* What to do
Would you please restate every record exactly as written?

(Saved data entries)
-*-

## the previous run
==> flow/design.v <==
module ALU_16_bit(
input wire [15:0] A,
input wire [15:0] B,
input wire [3:0] ALU_FUN,
input wire clk,
output reg [15:0] ALU_OUT,
output reg Carry_Flag,
output reg Arith_Flag,
output reg Logic_Flag,
output reg CMP_Flag,
output reg Shift_Flag
);
reg [15:0] ALU_OUT_Comb;
always @ (*)
 begin
  Arith_Flag = 0;
  Logic_Flag = 0;
  CMP_Flag = 0;
  Shift_Flag = 0;
  Carry_Flag = 0;
  case (ALU_FUN)
    4'b0000: begin
	          {Carry_Flag, ALU_OUT_Comb} = A + B;
	          Arith_Flag = 1; 
			 end
	4'b0001: begin 
	          {Carry_Flag, ALU_OUT_Comb} = A - B;
	          Arith_Flag = 1;
 			 end
	4'b0010: begin 
	          ALU_OUT_Comb = A * B;
	          Arith_Flag = 1; 
			 end
	4'b0011: begin
	          if (B != 16'b0)
	           begin
			    ALU_OUT_Comb = A / B;
				Arith_Flag = 1;
			   end
			  else
			   begin
			    ALU_OUT_Comb = 16'b0;
				Arith_Flag = 1;
			   end
			 end
	4'b0100: begin 
	          ALU_OUT_Comb = A & B;
	          Logic_Flag = 1; 
			 end
	4'b0101: begin
	          ALU_OUT_Comb = A | B;
	          Logic_Flag = 1;
			 end
	4'b0110: begin 
	          ALU_OUT_Comb = ~ (A & B);
	          Logic_Flag = 1;
			 end
	4'b0111: begin
	          ALU_OUT_Comb = ~ (A | B);
	          Logic_Flag = 1;
			 end
	4'b1000: begin
	          ALU_OUT_Comb = A ^ B;
	          Logic_Flag = 1;
			 end
	4'b1001: begin 
	          ALU_OUT_Comb = ~ (A ^ B);
	          Logic_Flag = 1;
			 end
	4'b1010: begin
	          if (A == B)
	           begin
			    ALU_OUT_Comb = 16'b1;
				CMP_Flag = 1;
			   end
			  else
			   begin
			    ALU_OUT_Comb = 16'b0;
				CMP_Flag = 1;
			   end
			 end
	4'b1011: begin
	          if (A > B)
	           begin
			    ALU_OUT_Comb = 16'b10;
				CMP_Flag = 1;
			   end
			  else
			   begin
			    ALU_OUT_Comb = 16'b0;
				CMP_Flag = 1;
			   end
			 end
	4'b1100: begin
	          if (A < B)
	           begin
			    ALU_OUT_Comb = 16'b11;
				CMP_Flag = 1;
			   end
			  else
			   begin
			    ALU_OUT_Comb = 16'b0;
				CMP_Flag = 1;
			   end
			 end
	4'b1101: begin 
	          ALU_OUT_Comb = A >> 1 ;
	          Shift_Flag = 1;
			 end
	4'b1110: begin
           	  ALU_OUT_Comb = A << 1 ;
	          Shift_Flag = 1;
			 end
	default: ALU_OUT_Comb = 16'b0;
  endcase
 end
always @ (posedge clk)
 begin
  ALU_OUT <= ALU_OUT_Comb;
 end 
endmodule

-*-

* Result for this exercise
## the previous run
==> flow/design.v <==
module ALU_16_bit(
input wire [15:0] A,
input wire [15:0] B,
input wire [3:0] ALU_FUN,
input wire clk,
output reg [15:0] ALU_OUT,
output reg Carry_Flag,
output reg Arith_Flag,
output reg Logic_Flag,
output reg CMP_Flag,
output reg Shift_Flag
);
reg [15:0] ALU_OUT_Comb;
always @ (*)
 begin
  Arith_Flag = 0;
  Logic_Flag = 0;
  CMP_Flag = 0;
  Shift_Flag = 0;
  Carry_Flag = 0;
  case (ALU_FUN)
    4'b0000: begin
	          {Carry_Flag, ALU_OUT_Comb} = A + B;
	          Arith_Flag = 1; 
			 end
	4'b0001: begin 
	          {Carry_Flag, ALU_OUT_Comb} = A - B;
	          Arith_Flag = 1;
 			 end
	4'b0010: begin 
	          ALU_OUT_Comb = A * B;
	          Arith_Flag = 1; 
			 end
	4'b0011: begin
	          if (B != 16'b0)
	           begin
			    ALU_OUT_Comb = A / B;
				Arith_Flag = 1;
			   end
			  else
			   begin
			    ALU_OUT_Comb = 16'b0;
				Arith_Flag = 1;
			   end
			 end
	4'b0100: begin 
	          ALU_OUT_Comb = A & B;
	          Logic_Flag = 1; 
			 end
	4'b0101: begin
	          ALU_OUT_Comb = A | B;
	          Logic_Flag = 1;
			 end
	4'b0110: begin 
	          ALU_OUT_Comb = ~ (A & B);
	          Logic_Flag = 1;
			 end
	4'b0111: begin
	          ALU_OUT_Comb = ~ (A | B);
	          Logic_Flag = 1;
			 end
	4'b1000: begin
	          ALU_OUT_Comb = A ^ B;
	          Logic_Flag = 1;
			 end
	4'b1001: begin 
	          ALU_OUT_Comb = ~ (A ^ B);
	          Logic_Flag = 1;
			 end
	4'b1010: begin
	          if (A == B)
	           begin
			    ALU_OUT_Comb = 16'b1;
				CMP_Flag = 1;
			   end
			  else
			   begin
			    ALU_OUT_Comb = 16'b0;
				CMP_Flag = 1;
			   end
			 end
	4'b1011: begin
	          if (A > B)
	           begin
			    ALU_OUT_Comb = 16'b10;
				CMP_Flag = 1;
			   end
			  else
			   begin
			    ALU_OUT_Comb = 16'b0;
				CMP_Flag = 1;
			   end
			 end
	4'b1100: begin
	          if (A < B)
	           begin
			    ALU_OUT_Comb = 16'b11;
				CMP_Flag = 1;
			   end
			  else
			   begin
			    ALU_OUT_Comb = 16'b0;
				CMP_Flag = 1;
			   end
			 end
	4'b1101: begin 
	          ALU_OUT_Comb = A >> 1 ;
	          Shift_Flag = 1;
			 end
	4'b1110: begin
           	  ALU_OUT_Comb = A << 1 ;
	          Shift_Flag = 1;
			 end
	default: ALU_OUT_Comb = 16'b0;
  endcase
 end
always @ (posedge clk)
 begin
  ALU_OUT <= ALU_OUT_Comb;
 end 
endmodule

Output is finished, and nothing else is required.